Question

1 g Mg is burnt in a closed vessel containing $0.5g$ of $O_{2}$. Which reactant is limiting reagent and how much of the excess reactant is limiting reagent and how much of the excess reactant will be left?

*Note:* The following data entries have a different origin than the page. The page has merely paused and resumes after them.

==> src/flat_wrapper.sv <==
// flat-port wrapper written by rule: the top's interface ports become plain ports
module cpu_ctrl_fsm_flat 
#(
    parameter logic [7:0] RESET_PC = 8'h00
)
  (clk, rst, bus_instr_addr, bus_instr_req, bus_rs1_addr, bus_rs2_addr, bus_alu_op, bus_imm_sel, bus_imm2, bus_wb_en, bus_wb_addr, bus_wb_sel, bus_wb_imm, bus_halted, bus_instr_valid, bus_instr_rdata, bus_rs1_data, bus_zero_flag);
  cpu_ctrl_fsm_if bus_i ();
  input  logic clk;
  input  logic rst;
  output wire logic [$bits(bus_i.instr_addr)-1:0] bus_instr_addr;
  output wire logic [$bits(bus_i.instr_req)-1:0] bus_instr_req;
  output wire logic [$bits(bus_i.rs1_addr)-1:0] bus_rs1_addr;
  output wire logic [$bits(bus_i.rs2_addr)-1:0] bus_rs2_addr;
  output wire logic [$bits(bus_i.alu_op)-1:0] bus_alu_op;
  output wire logic [$bits(bus_i.imm_sel)-1:0] bus_imm_sel;
  output wire logic [$bits(bus_i.imm2)-1:0] bus_imm2;
  output wire logic [$bits(bus_i.wb_en)-1:0] bus_wb_en;
  output wire logic [$bits(bus_i.wb_addr)-1:0] bus_wb_addr;
  output wire logic [$bits(bus_i.wb_sel)-1:0] bus_wb_sel;
  output wire logic [$bits(bus_i.wb_imm)-1:0] bus_wb_imm;
  output wire logic [$bits(bus_i.halted)-1:0] bus_halted;
  input wire logic [$bits(bus_i.instr_valid)-1:0] bus_instr_valid;
  input wire logic [$bits(bus_i.instr_rdata)-1:0] bus_instr_rdata;
  input wire logic [$bits(bus_i.rs1_data)-1:0] bus_rs1_data;
  input wire logic [$bits(bus_i.zero_flag)-1:0] bus_zero_flag;
  assign bus_instr_addr = bus_i.instr_addr;
  assign bus_instr_req = bus_i.instr_req;
  assign bus_rs1_addr = bus_i.rs1_addr;
  assign bus_rs2_addr = bus_i.rs2_addr;
  assign bus_alu_op = bus_i.alu_op;
  assign bus_imm_sel = bus_i.imm_sel;
  assign bus_imm2 = bus_i.imm2;
  assign bus_wb_en = bus_i.wb_en;
  assign bus_wb_addr = bus_i.wb_addr;
  assign bus_wb_sel = bus_i.wb_sel;
  assign bus_wb_imm = bus_i.wb_imm;
  assign bus_halted = bus_i.halted;
  assign bus_i.instr_valid = bus_instr_valid;
  assign bus_i.instr_rdata = bus_instr_rdata;
  assign bus_i.rs1_data = bus_rs1_data;
  assign bus_i.zero_flag = bus_zero_flag;
  cpu_ctrl_fsm #(.RESET_PC(RESET_PC)) u_core (.clk(clk), .rst(rst), .bus(bus_i));
endmodule
### config.mk
export PLATFORM = sky130hd
export DESIGN_NAME = mem_stage_rd_dp4
export DESIGN_NICKNAME = d
export VERILOG_FILES = /design/src/rtl/mem_stage_rd_dp4.sv
export SDC_FILE = /design/constraint.sdc
export NUM_CORES = 1
export LEC_CHECK = 0
export BUFFER_PORTS_ARGS = -buffer_cell sky130_fd_sc_hd__buf_2
export CORE_MARGIN = 5
export CORE_UTILIZATION = 41
export DETAILED_ROUTE_END_ITERATION = 12
export MAX_ROUTING_LAYER = met4
export PLACE_DENSITY = 0.64
export SYNTH_ARGS = -nofsm -noshare
export SYNTH_HDL_FRONTEND = slang
export SYNTH_SLANG_ARGS = --single-unit
### constraint.sdc
create_clock -name clk -period 9.7 [get_ports clk]
set_clock_uncertainty 0.05 [all_clocks]
set_input_delay 1.94 -clock clk [delete_from_list [all_inputs] [get_ports clk]]
set_output_delay 1.94 -clock clk [all_outputs]
set_load 0.05 [all_outputs]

• A. $O_{2}$is a limiting reagent and Mg is in excess by $0.25g$

• B. Mg is limiting reagent and is in excess by $0.5g$

• C. $O_{2}$is a limiting reagent and is in excess by $0.25g$
• D. $o_{2}$ is a limiting reagent and Mg is in excess by $0.75g$

Answer 1

Answer: (A)

$O_{2}$is a limiting reagent and Mg is in excess by $0.25g$

Answer 2

(1) : $\underset{2 \times 24}{2Mg} + \underset{2 \times 16}{O_{2}} \rightarrow \underset{2(24 + 16)}{2MgO}$

48 g of Mg requires 32 g of $O_{2}$

1 g of Mg requires $\frac{32}{48} = 0.66g$of $O_{2}$

Oxygen available = 0.5 g

Hence, $O_{2}$is limiting reagent.

32 g of $O_{2}$reacts with 48 g Mg

$O_{2}$will react with $\frac{48}{32} \times 0.5 = 075g$of Mg

Excess of Mg

= $(1.0 - 0.75) = 0.25g$